[WORK TO BE COMPLETED] Go through the material underneath and show every line where the string "past" occurs.

● ● ● ●

`config.mk`:
```
export PLATFORM = sky130hd
export DESIGN_NAME = lsa_align_top
export DESIGN_NICKNAME = d
export VERILOG_FILES = /design/src/rtl/lsa_align_pkg.sv /design/src/rtl/lsa_align_ctrl.sv /design/src/rtl/lsa_align_dp.sv /design/src/rtl/lsa_align_top.sv
export SDC_FILE = /design/constraint.sdc
export NUM_CORES = 1
export LEC_CHECK = 0
export ABC_AREA = 1
export BUFFER_PORTS_ARGS = -buffer_cell sky130_fd_sc_hd__buf_2
export CAP_MARGIN = 40
export CORE_MARGIN = 3
export CORE_UTILIZATION = 45
export CTS_BUF_LIST = sky130_fd_sc_hd__clkbuf_4
export DETAILED_ROUTE_END_ITERATION = 16
export PLACE_DENSITY = 0.85
export SYNTH_ARGS = -nofsm -noshare
export SYNTH_HDL_FRONTEND = slang
export SYNTH_HIERARCHICAL = 1
export SYNTH_SLANG_ARGS = --single-unit
export TNS_END_PERCENT = 100
```
`constraint.sdc`:
```
create_clock -name clk -period 1.9 [get_ports clk]
set_input_delay 0.285 -clock clk [delete_from_list [all_inputs] [get_ports clk]]
set_output_delay 0.285 -clock clk [all_outputs]
set_load 0.02 [all_outputs]
```
`src/rtl/lsa_align_pkg.sv`:
```
package lsa_align_pkg;

  localparam int LSA_DATA_W = 32;
  localparam int LSA_LANES  = LSA_DATA_W / 8;
  localparam int LSA_OFF_W  = $clog2(LSA_LANES);

  typedef enum logic [1:0] {
    SZ_BYTE  = 2'b00,
    SZ_HALF  = 2'b01,
    SZ_WORD  = 2'b10,
    SZ_SPARE = 2'b11
  } accSizeT;

  // strobes from control to datapath
  typedef struct packed {
    logic [LSA_LANES-1:0] laneWe;    // per-lane write enable, MSB lane first
    logic [LSA_OFF_W-1:0] laneIdx;   // forced-aligned offset, 0 = MSB lane
    logic                 pickByte;  // byte-wide access
    logic                 pickHalf;  // halfword access
    logic                 fillSign;  // extend with the sign bit
  } lsaStrobeT;

endpackage

```
`src/rtl/lsa_align_ctrl.sv`:
```
module lsa_align_ctrl
  import lsa_align_pkg::*;
(
  input  logic                 clk,
  input  logic                 rstN,
  input  logic [LSA_OFF_W-1:0] rawOffset,
  input  logic [1:0]           accSize,
  input  logic                 loadUnsigned,
  input  logic                 isStore,
  output lsaStrobeT            strobe
);

  accSizeT sizeCode;
  logic [LSA_OFF_W-1:0] alignedOff;
  logic [LSA_LANES-1:0] sizeMask;

  assign sizeCode = accSizeT'(accSize);

  always_comb begin
    strobe = '0;
    alignedOff = '0;
    sizeMask = '0;
    unique case (sizeCode)
      SZ_BYTE: begin
        alignedOff = rawOffset;
        sizeMask   = 4'b1000 >> rawOffset;
        strobe.pickByte = 1'b1;
      end
      SZ_HALF: begin
        alignedOff = {rawOffset[1], 1'b0};
        sizeMask   = rawOffset[1] ? 4'b0011 : 4'b1100;
        strobe.pickHalf = 1'b1;
      end
      default: begin
        // word and spare code: offset dropped completely
        alignedOff = '0;
        sizeMask   = '1;
      end
    endcase
    strobe.laneIdx  = alignedOff;
    strobe.laneWe   = isStore ? sizeMask : '0;
    strobe.fillSign = ~loadUnsigned;
  end

  // byte and halfword selection never both active
  a_r2_one_width: assert property (@(posedge clk) disable iff (!rstN)
    !(strobe.pickByte && strobe.pickHalf));

  // a halfword access always lands on an even lane index
  a_r4_half_even: assert property (@(posedge clk) disable iff (!rstN)
    strobe.pickHalf |-> (strobe.laneIdx[0] == 1'b0));

endmodule

```
`src/rtl/lsa_align_dp.sv`:
```
module lsa_align_dp
  import lsa_align_pkg::*;
#(
  parameter int ADDR_W = 32
) (
  input  logic                  clk,
  input  logic                  rstN,
  input  lsaStrobeT             strobe,
  input  logic [ADDR_W-1:2]     wordPart,
  input  logic [LSA_DATA_W-1:0] storeVal,
  input  logic [LSA_DATA_W-1:0] memRdata,
  output logic [ADDR_W-1:0]     memAddr,
  output logic [LSA_LANES-1:0]  byteWe,
  output logic [LSA_DATA_W-1:0] memWdata,
  output logic [LSA_DATA_W-1:0] loadResult
);

  localparam int HALF_W = LSA_DATA_W / 2;

  logic [7:0] laneByte [LSA_LANES];
  logic [7:0]            selByte;
  logic [HALF_W-1:0]     selHalf;
  logic [LSA_DATA_W-1:0] loadNext;
  logic [LSA_DATA_W-1:0] wdataNext;

  // lane 0 is the most significant byte (big-endian)
  for (genvar i = 0; i < LSA_LANES; i++) begin : g_lane
    assign laneByte[i] = memRdata[LSA_DATA_W-1-8*i -: 8];
  end

  assign selByte = laneByte[strobe.laneIdx];
  assign selHalf = strobe.laneIdx[1] ? memRdata[HALF_W-1:0]
                                     : memRdata[LSA_DATA_W-1:HALF_W];

  always_comb begin
    if (strobe.pickByte)
      loadNext = {{(LSA_DATA_W-8){strobe.fillSign & selByte[7]}}, selByte};
    else if (strobe.pickHalf)
      loadNext = {{(LSA_DATA_W-HALF_W){strobe.fillSign & selHalf[HALF_W-1]}}, selHalf};
    else
      loadNext = memRdata;
  end

  always_comb begin
    if (strobe.pickByte)
      wdataNext = {LSA_LANES{storeVal[7:0]}};
    else if (strobe.pickHalf)
      wdataNext = {2{storeVal[HALF_W-1:0]}};
    else
      wdataNext = storeVal;
  end

  always_ff @(posedge clk) begin
    if (!rstN) begin
      memAddr    <= '0;
      byteWe     <= '0;
      memWdata   <= '0;
      loadResult <= '0;
    end else begin
      memAddr    <= {wordPart, 2'b00};
      byteWe     <= strobe.laneWe;
      memWdata   <= wdataNext;
      loadResult <= loadNext;
    end
  end

  // registered address follows the request word part
  a_r1_addr_word: assert property (@(posedge clk) disable iff (!rstN)
    1'b1 |=> memAddr[ADDR_W-1:2] == $past(wordPart) && memAddr[1:0] == 2'b00);

  // a byte store enables exactly one lane
  a_r3_byte_onelane: assert property (@(posedge clk) disable iff (!rstN)
    (strobe.pickByte && |strobe.laneWe) |=> $countones(byteWe) == 1);

  // no write enable follows a load request
  a_r6_load_nowe: assert property (@(posedge clk) disable iff (!rstN)
    (strobe.laneWe == '0) |=> byteWe == '0);

  // signed byte load with a set sign bit fills the upper bits with ones
  a_r7_sign_fill: assert property (@(posedge clk) disable iff (!rstN)
    (strobe.pickByte && strobe.fillSign && selByte[7]) |=> &loadResult[LSA_DATA_W-1:8]);

  // a word access passes memory data through untouched
  a_r9_word_pass: assert property (@(posedge clk) disable iff (!rstN)
    (!strobe.pickByte && !strobe.pickHalf) |=> loadResult == $past(memRdata));

endmodule

```
`src/rtl/lsa_align_top.sv`:
```
module lsa_align_top
  import lsa_align_pkg::*;
#(
  parameter int ADDR_W = 32
) (
  input  logic              clk,
  input  logic              rstN,
  input  logic [ADDR_W-1:0] effAddr,
  input  logic [1:0]        accSize,
  input  logic              loadUnsigned,
  input  logic              isStore,
  input  logic [31:0]       storeVal,
  input  logic [31:0]       memRdata,
  output logic [ADDR_W-1:0] memAddr,
  output logic [3:0]        byteWe,
  output logic [31:0]       memWdata,
  output logic [31:0]       loadResult
);

  lsaStrobeT strobe;

  lsa_align_ctrl u_ctrl (
    .clk          (clk),
    .rstN         (rstN),
    .rawOffset    (effAddr[LSA_OFF_W-1:0]),
    .accSize      (accSize),
    .loadUnsigned (loadUnsigned),
    .isStore      (isStore),
    .strobe       (strobe)
  );

  lsa_align_dp #(.ADDR_W(ADDR_W)) u_dp (
    .clk        (clk),
    .rstN       (rstN),
    .strobe     (strobe),
    .wordPart   (effAddr[ADDR_W-1:2]),
    .storeVal   (storeVal),
    .memRdata   (memRdata),
    .memAddr    (memAddr),
    .byteWe     (byteWe),
    .memWdata   (memWdata),
    .loadResult (loadResult)
  );

  // outputs stay cleared while reset is held
  a_r10_reset_clear: assert property (@(posedge clk)
    !rstN |=> (byteWe == '0 && loadResult == '0) || !rstN);

endmodule

```
==> impl_metrics.env <==
export IMPL_drv_cap=0
export IMPL_cp_num_buf_inv=1
export IMPL_rsz0062_at_grt="no"
export IMPL_fp_dieArea_sq_mm=0.00944
export IMPL_yosysSeqAreaShare_pct=52.5
export IMPL_die_w_um=97.2
export IMPL_synth_top_cell_area_share_pct=52.5
export IMPL_rows=32
export IMPL_area_growth_pct=39.7
export IMPL_worstPathMaxFanout=1
export IMPL_yosys_cell_types_count=24
export IMPL_final_cell_mix="199 x buf_2, 118 x nand2_1, 98 x dfxtp_1"
export IMPL_numClockSinks=98
export IMPL_finalSetupTns_ps=0
export IMPL_hold_class="primary input to flip-flop"
export IMPL_via_per_inst=4.79
export IMPL_setup_ws_ps=584
export IMPL_core_area_sq_mm=0.00789
export IMPL_synth_area_leader_cell="dfxtp_1"
export IMPL_dr_pass1_iters=5
export IMPL_timing_hold_ws_ps=50.3
export IMPL_pwr_share_comb_pct=20.7
export IMPL_grt_pass1_wl_mm=18.7
export IMPL_holdPathStages=3
export IMPL_worstSetupEndpointType="output port"
export IMPL_grt_start_max_net_pins=57
export IMPL_worst_pin_slew_ps=540
export IMPL_cts_root_buffer_cell="clkbuf_4"
export IMPL_fmax_ghz=0.760
export IMPL_internal_power_mw=2.83
export IMPL_numCtsBuffers=9
export IMPL_grt_pass1_vias=3984
export IMPL_cts_tree="yes"
export IMPL_drt_antenna_violating_nets=0
export IMPL_power_frac_clock_pct=25.8
export IMPL_initial_core_util_pct=47.4
export IMPL_finalHoldViolCount=0
export IMPL_layout_min_cycle_time_ps=1320
export IMPL_p_switching_mw=1.34
export IMPL_crit_slowest_cell="dfxtp_1"
export IMPL_clock_path_buffers=2
export IMPL_power_leakage_nw=3.05
export IMPL_nFillCells=661
export IMPL_drive_gt1_share_pct=33.2
export IMPL_gp_congestion=0.905
export IMPL_synth_area_sq_mm=0.00374
export IMPL_final_util_pct=66.2
export IMPL_crit_type="flip-flop to output port"
export IMPL_ys_ff_latch=98
export IMPL_hpwl_mm=8.24
export IMPL_io_pins=202
export IMPL_pwr_density_cell_mw_per_mm2=799
export IMPL_multi_input_area_sq_mm=0.00127
export IMPL_grt_overflow=0
export IMPL_fin_nets=814
export IMPL_initialDrtViolationCount=193
export IMPL_period_share_pct=69.3
export IMPL_critical_path_cell_count=1
export IMPL_port_buffers=199
export IMPL_critPathLaunchType="flip-flop"
export IMPL_ys_warn_count=6
export IMPL_crit_required_ps=1620
export IMPL_drc_errors=0
export IMPL_path_delay_family="flip-flops"
export IMPL_seq_area_sq_mm=0.00196
export IMPL_slew_violations=0
export IMPL_relSlewSlack_pct=63.9
export IMPL_grt_util_all_layers_pct=24.3
export IMPL_synthTopCellsByArea="dfxtp_1 52%, nand2_1 12%, inv_1 8.8%"
export IMPL_max_vdd_ir_drop_mv=0.472
export IMPL_crit_path_cell_trace="buf_2"
export IMPL_placed_cell_area_sq_mm=0.00478
export IMPL_p_seq_share_pct=53.4
export IMPL_antenna_found_initial=0
export IMPL_syn_avg_cell_area_sq_um=7.63
export IMPL_dpl_worst_slack_ps=146
export IMPL_finalSetupViolCount=0
export IMPL_final_cell_area_sq_mm=0.00522
export IMPL_cpPeakStageDelay_ps=400
export IMPL_cts_htree_levels=3
export IMPL_die_h_um=97.2
export IMPL_holdPathEnd="u_dp/memWdata[2]"
export IMPL_status="completed"
export IMPL_swShare_pct=32.1
export IMPL_clkTransAtPathRegs_ps=170
export IMPL_hp_start="storeVal[2]"
export IMPL_vias=3928
export IMPL_mostFrequentLayoutCell="buf_2"
export IMPL_post_drt_wl_per_cell_um=14.2
export IMPL_postCtsSetupBuffers=0
export IMPL_arrival_ps=1030
export IMPL_syn_inst=490
export IMPL_wl_mm=11.7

● ● ● ●

[SOLUTION TO THIS EXERCISE]
    1'b1 |=> memAddr[ADDR_W-1:2] == $past(wordPart) && memAddr[1:0] == 2'b00);
    (!strobe.pickByte && !strobe.pickHalf) |=> loadResult == $past(memRdata));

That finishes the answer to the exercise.